Labour must confirm the North East as the headquarters of its new state-owned energy investment company immediately following the summer break at Westminster or risk betraying voters, according to a Tory MP.
Sir Keir Starmer has repeatedly refused to confirm the new home for GB Energy – despite putting the initiative at the heart of his pitch to Scottish voters.
The new prime minister previously confirmed it will be headquartered in Scotland but stopped short of saying exactly where.
Labour plans to hand GB Energy £8.3 billion over the next five years funded through a windfall tax on the profits of oil and gas giants.
Industry leaders have called on Sir Keir to station the new initiative in Aberdeen given the ongoing shift away from fossil fuels and the uncertainty around what comes next.
In a letter to new Energy Secretary Ed Miliband, seen by The Sunday Post, West Aberdeenshire and Kincardine MP Andrew Bowie calls on the government to make a statement on GB Energy “in the first days follow the summer recess”.

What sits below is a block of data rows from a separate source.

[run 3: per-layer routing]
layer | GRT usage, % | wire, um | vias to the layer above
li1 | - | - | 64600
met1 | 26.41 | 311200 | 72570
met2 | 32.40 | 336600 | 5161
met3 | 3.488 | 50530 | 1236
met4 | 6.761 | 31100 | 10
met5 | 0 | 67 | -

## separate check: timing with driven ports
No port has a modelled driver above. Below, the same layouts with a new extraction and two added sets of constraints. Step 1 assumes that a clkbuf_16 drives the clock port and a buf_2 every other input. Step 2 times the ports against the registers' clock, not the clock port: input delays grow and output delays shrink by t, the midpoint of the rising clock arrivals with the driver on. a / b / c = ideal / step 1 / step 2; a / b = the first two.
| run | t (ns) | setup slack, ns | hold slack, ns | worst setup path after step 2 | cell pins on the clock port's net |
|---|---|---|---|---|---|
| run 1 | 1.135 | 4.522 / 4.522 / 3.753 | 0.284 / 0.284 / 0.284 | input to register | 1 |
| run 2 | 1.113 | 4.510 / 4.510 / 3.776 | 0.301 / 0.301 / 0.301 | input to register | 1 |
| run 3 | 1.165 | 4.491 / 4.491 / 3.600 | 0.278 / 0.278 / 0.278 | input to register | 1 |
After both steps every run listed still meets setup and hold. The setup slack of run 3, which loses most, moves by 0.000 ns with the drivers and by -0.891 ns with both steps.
Background: an optimization exercise with open tools, aiming at small area. Do not read the settings as production practice. Function was checked by simulation only, so behaviour that the tests miss may differ from the original. Power and IR drop assume default switching activity.

the baseline:
// angers_ctrl
module angers_ctrl (
    input  wire        clk,
    input  wire        rst,
    input  wire        cmd_valid,
    input  wire [31:0] cmd,
    output wire        cmd_ready,
    output wire        busy,
    output wire [31:0] result,
    output wire        ser_tx,
    input  wire        ser_rx,
    output wire        pot_dq,
    output wire [1:0]  pot_clk,
    output wire [1:0]  pot_rst,
    output wire        adc_en_o,
    output wire [3:0]  adc_mux,
    output wire        adc_start,
    input  wire        adc_done,
    input  wire [9:0]  adc_value,
    input  wire [3:0]  btn,
    input  wire        tach,
    output wire        fan_pwm
);
Size: about 1900 cells after synthesis, about 460 flip-flops, about 99 I/O pins, about 17000 µm² of cells after synthesis.
clock: 1000.0 ns
lec_check: 0
abc_area: 1
cap_margin: 20
core_margin: 2
core_utilization: 40
cts_buf_list: sky130_fd_sc_hd__clkbuf_16
cts_cluster_diameter: 80
cts_cluster_size: 28
slew_margin: 20
standard.sh (not shown) runs the stock make flow with config.mk's settings and CLKGATE_MAP_FILE= SYNTH_SCRIPT=/design/flow/synth_recipe.tcl, a recipe that flattens the netlist after the stock synthesis.
==> flow/flow/run.sh <==
#!/bin/bash
# Own layout flow: the standard flow, with two changes.
#  1. Synthesis is the standard synthesis, except that ABC maps the logic
#     with an area script (flow/abc_area.script) that does no buffering or
#     sizing; the registers are untouched.
#  2. Port buffers are the smallest buffer, sky130_fd_sc_hd__buf_1.
# Each tool's output goes to a log file of its own in this folder.
set -euo pipefail
W=$(pwd)
rm -rf "$W/flow_scripts"
cp -r "$FLOW_HOME/scripts" "$W/flow_scripts"
cp "$W/flow/abc_area.script" "$W/flow_scripts/abc_area.script"
SCRIPTS_DIR="$W/flow_scripts" bash "$W/standard.sh" synth > "$W/synth.log" 2>&1
BUFFER_PORTS_ARGS="-buffer_cell sky130_fd_sc_hd__buf_1" bash "$W/standard.sh" > "$W/layout.log" 2>&1
==> flow/flow/abc_area.script <==
strash
dch
map -a
mfs2
strash
dch
map -a
topo
diff inputs: the baseline => the candidate
==> flow/run.sh (new file) <==
#!/bin/bash
# synth_recipe.tcl (not shown) runs the flow's synth.tcl, then flattens the netlist and writes it again
# the make line also repeats each setting of config.mk as NAME=value (left out here)
make -C /OpenROAD-flow-scripts/flow DESIGN_CONFIG=/design/flow/config.mk WORK_HOME=/design/flow/orfs CLKGATE_MAP_FILE= SYNTH_SCRIPT=/design/flow/synth_recipe.tcl finish
removed: flow/flow/run.sh
removed: flow/flow/abc_area.script
removed: flow/standard.sh
### Flow results
The candidate gives more last weighted congestion value of the routability-driven placer than the baseline did.
When the final numbers for the baseline and the candidate were put side by side, the detailed-routed wire length on met3 turned out to be greater in the candidate.
The candidate vs the baseline — number of logic inverters in the finished layout dropped slightly
The candidate ends up with a pin count of the biggest net entering global routing that is about 11% lower than in the baseline.
Wire length of the first global-routing pass grows by a few percent when moving from the baseline to the candidate.
Taking the baseline as the reference point, the post-route standard cell area excluding fillers of the candidate rises by about 5%.
The source of the critical timing path comes out cmd_valid in one run and rst in the other, namely in the baseline and the candidate respectively.
The candidate ended with more number of rows created at floorplan than the baseline.
Going from the baseline to the candidate, fraction of standard cell area in multi-input logic grew by 1.0 points, multi-input combinational cell count grew by 7.7%, final wirelength grew by 3.8%, post-detailed-placement cell area grew by 910 µm².

========
Another version of the RTL of angers_ctrl (not shown whole).
Size in the first run: ~1,700 cells after synthesis, ~450 flip-flops, ~0.017 sq mm of cells after synthesis.
Design angers_ctrl, start of the top module:
module angers_ctrl (
    input  wire        clk,
    input  wire        rst,
    input  wire        cmd_valid,
    input  wire [31:0] cmd,
    output wire        cmd_ready,
    output wire        busy,
    output wire [31:0] result,
    output wire        ser_tx,
    input  wire        ser_rx,
    output wire        pot_dq,
    output wire [1:0]  pot_clk,
    output wire [1:0]  pot_rst,
    output wire        adc_en_o,
    output wire [3:0]  adc_mux,
    output wire        adc_start,
    input  wire        adc_done,
    input  wire [9:0]  adc_value,
    input  wire [3:0]  btn,
    input  wire        tach,
    output wire        fan_pwm
);
    localparam [3:0] O_NOP   = 4'd0,  O_TX    = 4'd1,  O_RXAV  = 4'd2,  O_RXRD  = 4'd3,
                     O_INIT  = 4'd4,  O_CLEAR = 4'd5,  O_GOTO  = 4'd6,  O_PRINT = 4'd7,
                     O_CUR   = 4'd8,  O_POT   = 4'd9,  O_ADC   = 4'd10, O_ADCEN = 4'd11,
                     O_EDGE  = 4'd12, O_FSTEP = 4'd13, O_FPER  = 4'd14, O_TXT   = 4'd15;
    localparam [2:0] S_IDLE = 3'd0, S_EXEC = 3'd1, S_SEQ = 3'd2, S_POT = 3'd3,
                     S_ADC1 = 3'd4, S_ADC2 = 3'd5, S_ADC3 = 3'd6, S_RXW = 3'd7;
    reg  [2:0] st;
    reg  [3:0] op;
    reg  [7:0] cmd_a, cmd_b;
    reg        cmd_c0;
    assign busy      = (st != S_IDLE);
    assign cmd_ready = ~busy;
    reg  [3:0] op_dec;
    always @(*) begin
  ...
clock: 1000.0 ns
lec_check: 0
abc_area: 1
cap_margin: 0
core_margin: 2
core_utilization: 40
cts_buf_list: sky130_fd_sc_hd__clkbuf_8
cts_cluster_diameter: 80
cts_cluster_size: 16
slew_margin: 0
==> flow/flow/run.sh <==
#!/bin/bash
# Own layout flow: the standard flow, with two changes.
#  1. Synthesis is the standard synthesis, except that ABC maps the logic
#     with an area script (flow/abc_area.script) that does no buffering or
#     sizing; the registers are untouched.
#  2. Port buffers are the smallest buffer, sky130_fd_sc_hd__buf_1.
# Each tool's output goes to a log file of its own in this folder.
set -euo pipefail
W=$(pwd)
rm -rf "$W/flow_scripts"
cp -r "$FLOW_HOME/scripts" "$W/flow_scripts"
cp "$W/flow/abc_area.script" "$W/flow_scripts/abc_area.script"
SCRIPTS_DIR="$W/flow_scripts" bash "$W/standard.sh" synth > "$W/synth.log" 2>&1
BUFFER_PORTS_ARGS="-buffer_cell sky130_fd_sc_hd__buf_1" bash "$W/standard.sh" > "$W/layout.log" 2>&1
==> flow/flow/abc_area.script <==
strash
&get -n
&dch -f
&nf -a -R 1000
&put
mfs2
strash
&get -n
&dch -f
&nf -a -R 1000
&put
topo
==> next run, changes <==
--- a/flow/config.mk
+++ b/flow/config.mk
@@ -9 +9 @@
-export CAP_MARGIN = 0
+export CAP_MARGIN = 20
@@ -15 +15 @@
-export SLEW_MARGIN = 0
+export SLEW_MARGIN = 20
Result: Wire length hardly moves; worst hold slack stays flat; critical path depth does not change; power stays flat; synthesized area stays the same; register-to-register slack improves by 0.26 ns; sequential power barely changes; sequential share of layout area is about the same; worst setup slack improves by 0.038 ns.
==> next run, changes <==
--- a/flow/config.mk
+++ b/flow/config.mk
@@ -12,3 +12,3 @@
-export CTS_BUF_LIST = sky130_fd_sc_hd__clkbuf_8
-export CTS_CLUSTER_DIAMETER = 80
-export CTS_CLUSTER_SIZE = 16
+export CTS_BUF_LIST = sky130_fd_sc_hd__clkbuf_4
+export CTS_CLUSTER_DIAMETER = 60
+export CTS_CLUSTER_SIZE = 8
After rerunning: Sequential cell count stays the same. Global-route usage grows by 0.28 points. Design area rises by 0.68%. Total power grows by 2.3%. Worst hold slack loses 0.024 ns. Clock skew rose by 0.041 ns. Die area stays the same. Sequential share of layout area goes down by 0.35 points.
==> next run, changes <==
--- a/flow/config.mk
+++ b/flow/config.mk
@@ -12 +12 @@
-export CTS_BUF_LIST = sky130_fd_sc_hd__clkbuf_4
+export CTS_BUF_LIST = sky130_fd_sc_hd__clkbuf_8
@@ -14 +14 @@
-export CTS_CLUSTER_SIZE = 8
+export CTS_CLUSTER_SIZE = 14
Outcome:
- The new run passed the timing, design-rule and antenna checks
- setup slack is worse by 0.046 ns
- via count drops by 1.6%
- routed wire length drops by 1.1%
- sequential power barely changes
- maximum frequency hardly moves

[separate check: timing with driven ports]
How much do the figures lean on ideal ports? The routed layouts below were timed once more, with nothing changed but the port constraints.
Step 1: set_driving_cell puts a clkbuf_16 on clk and a buf_2 on each other input, an assumption about the parent block.
Step 2, shift: input delay + t, output delay - t, t = (earliest + latest rising clock arrival at the registers) / 2. This alone moves slack from input paths to output paths.
Slacks: ideal ports / drivers / drivers and shift; pairs: ideal ports / drivers.
run | shift t [ns] | setup slack, ns | hold WS [ns]
the baseline | 0.616 | 796.378 / 796.396 / 795.780 | 0.319 / 0.319 / 0.319
the candidate | 0.617 | 797.016 / 797.048 / 796.430 | 0.325 / 0.325 / 0.325
the first run of note 2 | 0.631 | 797.106 / 797.136 / 796.505 | 0.328 / 0.328 / 0.328
the second run of note 2 | 0.632 | 797.144 / 797.173 / 796.541 | 0.329 / 0.329 / 0.329
the third run of note 2 | 0.762 | 797.204 / 797.229 / 796.467 | 0.304 / 0.304 / 0.304
the fourth run of note 2 | 0.637 | 797.159 / 797.185 / 796.549 | 0.325 / 0.325 / 0.325
After both steps setup and hold are still met in every run listed. For the third run of note 2, which loses most, drivers alone change the setup slack by +0.025 ns; drivers and shift together by -0.737 ns.
What follows belongs to an exercise in optimizing a design on an open flow for small area; a production flow would make more cautious choices. Only simulation tests tie the RTL to the original design; equivalence was not proved. No driver is modelled on the clock port, so clock power and skew are understated where the tree is cut down; a real chip needs a root buffer or a tree. Power and IR drop assume default switching activity.

// ric
module ric (
    input  wire        clk,
    input  wire        rst,
    input  wire        cmd_valid,
    output wire        cmd_ready,
    input  wire [3:0]  cmd_op,
    input  wire [8:0]  cmd_arg,
    output wire        rsp_valid,
    output wire        rsp_err,
    output wire [7:0]  rsp_ecode,
    output wire [63:0] rsp_cnt0,
    output wire [31:0] rsp_cnt1,
    output wire [15:0] rsp_cnt2,
    output wire [18:0] rsp_status,
    output wire [8:0]  rsp_mode,
    output wire [1:0]  rsp_snap,
    output wire [1:0]  rsp_pins,
    output wire        bus_req,
    output wire        bus_we,
    output wire [6:0]  bus_addr,
    output wire [3:0]  bus_len,
    output wire [7:0]  bus_wdata,
    input  wire        bus_rvalid,
    input  wire [7:0]  bus_rdata,
    input  wire        bus_done,
    input  wire        bus_err,
    input  wire [7:0]  bus_ecode
);
For scale: about 400 cells after synthesis, ~210 I/O pins, ~3800 µm² of cells after synthesis.
==> module ric, before the edit <==
module ric (
    input  wire        clk,
    input  wire        rst,
    input  wire        cmd_valid,
    output wire        cmd_ready,
    input  wire [3:0]  cmd_op,
    input  wire [8:0]  cmd_arg,
    output wire        rsp_valid,
    output wire        rsp_err,
    output wire [7:0]  rsp_ecode,
    output wire [63:0] rsp_cnt0,
    output wire [31:0] rsp_cnt1,
    output wire [15:0] rsp_cnt2,
    output wire [18:0] rsp_status,
    output wire [8:0]  rsp_mode,
    output wire [1:0]  rsp_snap,
    output wire [1:0]  rsp_pins,
    output wire        bus_req,
    output wire        bus_we,
    output wire [6:0]  bus_addr,
    output wire [3:0]  bus_len,
    output wire [7:0]  bus_wdata,
    input  wire        bus_rvalid,
    input  wire [7:0]  bus_rdata,
    input  wire        bus_done,
    input  wire        bus_err,
    input  wire [7:0]  bus_ecode
);
    reg [8:0]  mode_q;
    reg [1:0]  snap_q;       
    reg [1:0]  act_q;
    reg [1:0]  kind_q;       
    reg [2:0]  pos_q;        
    reg        pend_q;       
    reg        reqq_q;       
    reg [7:0]  lane0, lane1, lane2, lane3, lane4, lane5;
    wire       acc      = cmd_valid;
    wire [3:0] op       = cmd_op;
    wire       op_nobus = (op == 4'd0) || (op > 4'd5);
    wire       op_rc    = op[1] & ~op[0];             
    wire       op_rs    = op[2] & op[0];              
    wire       op_ins   = (op[1] & op[0]) | (op[2] & ~op[0]);    
    wire       op_sp    = op[1] & op[0];              
    wire       op_we    = op[0] ^ op[2];              
    wire       w_cfg    = ~op[1] & ~op[2];            
    wire       w_res    = op[2];                      
    wire [2:0] tag = mode_q[2:0];
    reg [3:0] len;
    always @(*) begin
        case (tag)
            3'd0: len = 4'd4;
            3'd1: len = 4'd7;
            3'd2: len = 4'd7;
            3'd3: len = 4'd3;
            3'd4: len = 4'd5;
            3'd5: len = 4'd7;
            3'd6: len = 4'd5;
            default: len = 4'd8;
        endcase
    end
    wire       not3 = ~(tag == 3'd7);
    wire [7:0] cfg = {not3 & mode_q[6], not3 & mode_q[4], mode_q[7], mode_q[5],
                      mode_q[3], tag};
    wire rs_more = (kind_q == 2'd3) & (pos_q[1] | pos_q[0]);    
    assign bus_req   = (acc & ~op_nobus) | reqq_q;
    assign bus_we    = ~reqq_q & op_we;
    assign bus_addr  = {reqq_q | op_rs,
                        ~reqq_q & op_ins,
                        ~reqq_q & op_ins,
                        reqq_q | op_rc | op_rs,
                        1'b0,
                        reqq_q & pos_q[0],
                        reqq_q & pos_q[1]};
    assign bus_len   = (~reqq_q & op_rc) ? len : 4'd1;
    assign bus_wdata = {w_cfg & cfg[7],
                        w_cfg ? cfg[6] : (w_res ? act_q[1] : cmd_arg[1]),
                        w_cfg ? cfg[5] : (w_res ? act_q[0] : cmd_arg[0]),
                        w_cfg & cfg[4],
                        w_cfg & cfg[3],
                        w_cfg ? cfg[2:0] : (w_res ? cmd_arg[2:0] : 3'b000)};
    wire ok = bus_done & ~bus_err;
    assign cmd_ready = 1'b1;
    assign rsp_valid = pend_q | (bus_done & (bus_err | ~rs_more));
    assign rsp_err   = bus_done & bus_err;
    assign rsp_ecode = bus_ecode;
    assign rsp_mode  = mode_q;
    assign rsp_snap  = snap_q;
    assign rsp_pins  = act_q;
    wire ge24 = ~((tag == 3'd3) | (tag == 3'd6) | (tag == 3'd7));
    wire ge32 = (tag == 3'd2) | (tag == 3'd4) | (tag == 3'd5);
    wire ge48 = (tag == 3'd2);
    wire sign0 = ge48 ? lane5[7] : ge32 ? lane3[7] : ge24 ? lane2[7] : lane1[7];
    assign rsp_cnt0[15:0]  = {lane1, lane0};
    assign rsp_cnt0[23:16] = ge24 ? lane2 : {8{sign0}};
    assign rsp_cnt0[31:24] = ge32 ? lane3 : {8{sign0}};
    assign rsp_cnt0[47:32] = ge48 ? {lane5, lane4} : {16{sign0}};
    assign rsp_cnt0[63:48] = {16{sign0}};
    wire c1_24 = ~tag[2];
    wire sign1 = c1_24 ? lane3[7] : lane5[7];
    assign rsp_cnt1[15:0]  = {lane5, lane4};
    assign rsp_cnt1[23:16] = c1_24 ? lane3 : {8{sign1}};
    assign rsp_cnt1[31:24] = {8{sign1}};
    assign rsp_cnt2 = {lane3, lane2};
    assign rsp_status = {
        lane0[0],    
        lane0[1],    
        lane1[0],    
        lane0[2],    
        lane0[3],    
        lane0[4],    
        lane1[1],    
        lane1[2],    
        lane1[3],    
        lane1[4],    
        lane2[5],    
        lane2[7],    
        lane2[6],    
        lane0[5],    
        lane0[7],    
        lane0[6],    
        lane1[5],    
        lane1[7],    
        lane1[6]     
    };
    wire [2:0] p = pos_q;
    wire p1 = (p == 3'd1), p2 = (p == 3'd2), p3 = (p == 3'd3), p4 = (p == 3'd4),
         p5 = (p == 3'd5), p6 = (p == 3'd6), p7 = (p == 3'd7);
    wire tx = tag[2] ^ tag[1];
    wire ta = tag[2] & tag[1];
    wire tz = ~tag[2] & ~tag[1];
    wire en0  = p2;
    wire en1  = p3;
    wire en2  = (p4 & ~ta) | (p6 & tag[1] & tag[0]) | (p1 & kind_q[1] & kind_q[0]);
    wire en3  = (p5 & tx) | (p7 & ~tx & tag[0]);
    wire en4  = (p4 & ta) | (p5 & tz) | (p6 & tx);
    wire en5  = (p5 & ta) | (p6 & tz) | (p7 & tx);
    always @(posedge clk) begin
        if (bus_rvalid) begin
            if (en0)  lane0 <= bus_rdata;
            if (en1)  lane1 <= bus_rdata;
            if (en2)  lane2 <= bus_rdata;
            if (en3)  lane3 <= bus_rdata;
            if (en4)  lane4 <= bus_rdata;
            if (en5)  lane5 <= bus_rdata;
        end
    end
    wire       a_nch1 = (cmd_arg[2:0] == 3'd0) | (cmd_arg[2:0] == 3'd2) |
                        (cmd_arg[2:0] == 3'd3) | (cmd_arg[2:0] == 3'd4);
    wire       a_nch3 = (cmd_arg[2:0] == 3'd7);
    wire [8:0] mode_new = {a_nch3 ? cmd_arg[8:7] : 2'b00,
                           a_nch1 ? 2'b00 : cmd_arg[6:5],
                           cmd_arg[4:0]};
    always @(posedge clk) begin
        if (rst) begin
            mode_q <= 9'b0_0000_0010;    
            snap_q <= 2'b00;
            act_q  <= 2'b00;
        end else begin
            if (acc && op == 4'd0)
                mode_q <= mode_new;
            if (ok && kind_q == 2'd1)
                snap_q <= pos_q[1:0];
            else if (ok && kind_q == 2'd3 && pos_q == 3'd0)
                snap_q <= lane0[4:3];
            if (ok && kind_q == 2'd2)
                act_q <= pos_q[1:0];
        end
    end
    always @(posedge clk) begin
        pend_q <= acc & op_nobus;
        reqq_q <= ok & rs_more;
        if (acc) begin
            kind_q <= {op_sp | op_rs, op_rc | op_rs};
            pos_q  <= op_rc ? len[2:0] : {1'b0, op[2] ? 2'b11 : cmd_arg[1:0]};
        end else if (bus_rvalid & kind_q[0]) begin    
            if (p1 & ~kind_q[1])
                pos_q <= {1'b1, ~bus_rdata[7:6]};
            else
                pos_q <= pos_q - 3'd1;
        end
    end
endmodule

He adds that Miliband should confirm Aberdeen or its close surrounding as the headquarters and the expected remit for the company.
‘A promise is a promise’
Bowie told us: “The promise of starting a new energy department in North East Scotland plainly didn’t attract voters like Keir Starmer hoped it would.
“That may be because of the apprehension here that Labour will turn off the taps in the North Sea – leaving up to 100,000 workers out of a job.
“So soon after the Bute House agreement which allowed the Scottish Greens to demonise oil and gas, a Labour government has sent employers into a tailspin.
“But a promise is a promise and Labour must outline concrete plans as soon as possible.
“That’s why I am urging Ed Miliband to actually put this scheme – whatever it’s called – in the North East of Scotland.
“Anything else will represent a betrayal by the Starmer government.”
We revealed previously how industry leaders had warned funding plans for GB Energy do not make sense and could risk a permanent exodus from the UK’s energy sector.
Jenny Stanning, external relations director of Offshore Energies UK (OEUK), said it is not logical to penalise firms to help set up GB Energy and then ask those same businesses to back it with direct investment.
The government’s election manifesto states GB Energy will be a publicly owned company and will be “operationally independent, with an independent board”.
Specific projects will be owned by local councils and communities.